Bis er in Mems Sachen einen Zeitungsartikel über Senator Gideon Grayson entdeckt. Darin
auch das Foto eines Jungen, der ihm ähnlich sieht wie ein eineiiger Zwilling. Der
allseits gefürchtete Politiker hatte diesen Gabe einst adoptiert. Billy will und muss
unbedingt herausfinden, was es damit auf sich hat, auch wenn er weder Geld noch Auto hat,
um zum fernen Refugium der Graysons zu gelangen.
Damit beginnt Clay Carmichaels neuer Jugendroman Ich bin kein Anderer und er
mündet alsbald in eine ungemein fesselnde Suche nach Identitäten und den komlizierten
Geheimnissen der Familien. Es gelingt Billy, zu seinem Bruder zu gelangen, doch der eher
gradlinige Teenager aus der Provinz trifft dort auf eine Upper- Class-Familie, die sich
ihres Reichtums und ihrer Macht sehr bewusst ist. Zwillingsbruder Gabe entpuppt sich als
einerseits sehr ähnlich, andererseits ist er extrem verzogen und aufsässig.
Die eigentliche Herausforderung für Billy aber ist diese gravierende Andersartigkeit in
dieser vom ebenso dünkelhaften wie despotischen Senator beherrschten kleinen Welt. Hier
gelten andere Maßstäbe und Familie bedeutet Machtgefüge, besonders durch Gabe wird
jedoch auch die alte Weisheit bestätigt, dass Geld nicht glücklich macht, sehr wohl
dagegen zwischenmenschlich zu korrumpieren vermag.

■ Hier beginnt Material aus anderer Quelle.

--- src/rtl/gate_model_bist.sv ---
// gate_model_bist: LFSR pattern generator + 16-bit MISR response compactor for 11-in/10-out gate models.
// Latency: pat_out registered, one pattern per clk; done rises PATTERN_COUNT cycles after start is taken.
// Backpressure: none; start is only taken in IDLE/DONE, while busy it is dropped (no queueing).
// Optional feature macro: BIST_ALLZERO_EN (pattern index 2047 forced to all-zero for exhaustive runs).
module gate_model_bist #(
   parameter int          PATTERN_COUNT = 1024,
   parameter logic [10:0] LFSR_SEED     = 11'h001,
   parameter logic [15:0] SIG_SEED      = 16'hFFFF
) (
   input  logic        clk,
   input  logic        rst_n,
   input  logic        start,
   input  logic [15:0] golden,
   input  logic [9:0]  resp_in,
   output logic [10:0] pat_out,
   output logic        busy,
   output logic        done,
   output logic        pass,
   output logic [15:0] signature
);

`ifdef BIST_ALLZERO_EN
   localparam int MAX_COUNT = 2048;
`else
   localparam int MAX_COUNT = 2047;
`endif

   localparam logic [11:0] LAST_CNT = 12'(PATTERN_COUNT - 1);

   // The LFSR has period 2047, so more patterns than that would repeat (or need the all-zero slot).
   if (PATTERN_COUNT < 1 || PATTERN_COUNT > MAX_COUNT) begin : g_bad_count
      $error("gate_model_bist: PATTERN_COUNT %0d outside 1..%0d", PATTERN_COUNT, MAX_COUNT);
   end
   // An all-zero seed would lock the LFSR at zero.
   if (LFSR_SEED == 11'h000) begin : g_bad_seed
      $error("gate_model_bist: LFSR_SEED must be non-zero");
   end

   typedef enum logic [1:0] {
      IDLE = 2'd0,
      RUN  = 2'd1,
      DONE = 2'd2
   } state_t;

   state_t      state;
   state_t      state_nxt;
   logic [11:0] cnt;
   logic        accept;
   logic        last_edge;
   logic [10:0] lfsr_nxt;
   logic [10:0] pat_nxt;
   logic [15:0] misr_nxt;

   assign accept    = (state != RUN) && start;
   assign last_edge = (state == RUN) && (cnt == LAST_CNT);

   // x^11 + x^9 + 1 Fibonacci step.
   assign lfsr_nxt = {pat_out[9:0], pat_out[10] ^ pat_out[8]};

`ifdef BIST_ALLZERO_EN
   // Slot 2047 is the one value the LFSR never produces; fill it with zero and stop stepping.
   assign pat_nxt = (cnt == 12'd2046) ? 11'h000 : lfsr_nxt;
`else
   assign pat_nxt = lfsr_nxt;
`endif

   // x^16 + x^12 + x^5 + 1 shift with the 10 response bits folded into the low end.
   assign misr_nxt = {signature[14:0], 1'b0}
                   ^ (signature[15] ? 16'h1021 : 16'h0000)
                   ^ {6'b000000, resp_in};

   // State register.
   always_ff @(posedge clk) begin
      if (!rst_n) begin
         state <= IDLE;
      end else begin
         state <= state_nxt;
      end
   end

   // Next-state decode; a start coinciding with the final RUN edge is lost because state is still RUN.
   always_comb begin
      state_nxt = state;
      case (state)
         IDLE:    if (start)     state_nxt = RUN;
         RUN:     if (last_edge) state_nxt = DONE;
         DONE:    if (start)     state_nxt = RUN;
         default:                state_nxt = IDLE;
      endcase
   end

   // Status outputs decoded straight from the state register.
   always_comb begin
      busy = 1'b0;
      done = 1'b0;
      case (state)
         RUN:     busy = 1'b1;
         DONE:    done = 1'b1;
         default: ;
      endcase
      pass = done && (signature == golden);
   end

   // Datapath: pattern, pattern counter and signature; restarted on every accepted start.
   always_ff @(posedge clk) begin
      if (!rst_n) begin
         pat_out   <= 11'h000;
         cnt       <= 12'd0;
         signature <= SIG_SEED;
      end else if (accept) begin
         pat_out   <= LFSR_SEED;
         cnt       <= 12'd0;
         signature <= SIG_SEED;
      end else if (state == RUN) begin
         signature <= misr_nxt;
         cnt       <= cnt + 12'd1;
         pat_out   <= last_edge ? 11'h000 : pat_nxt;
      end
   end

endmodule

Es geschieht gar nicht viel in diesem Roman eines Erwachsenwerdens und dennoch fesseln die
tiefgründigen Enthüllungen von verwinkelten Strukturen und einschneidenden Ereignissen
ungemein. Das liegt vor allem an den großartig gezeichneten Charakteren und den
hervorragenden Dialogen. Niemand in dieser Geschichte ist perfekt, manche Protagonisten
allerdings spielen glanzvolle Nebenrollen wie Kit, die sympathische
Schrotthändlerstochter, oder Billys Jugendfreund Cole. Und nicht zu vergessen Billys Hund
Trooper, der so manche Szene bereichert.
Fazit: ein ruhiger Roman mit einer dennoch spannend erzählten Familiengeschichte, der
nicht nur für Teenager ein großes Lesevergnügen bietet.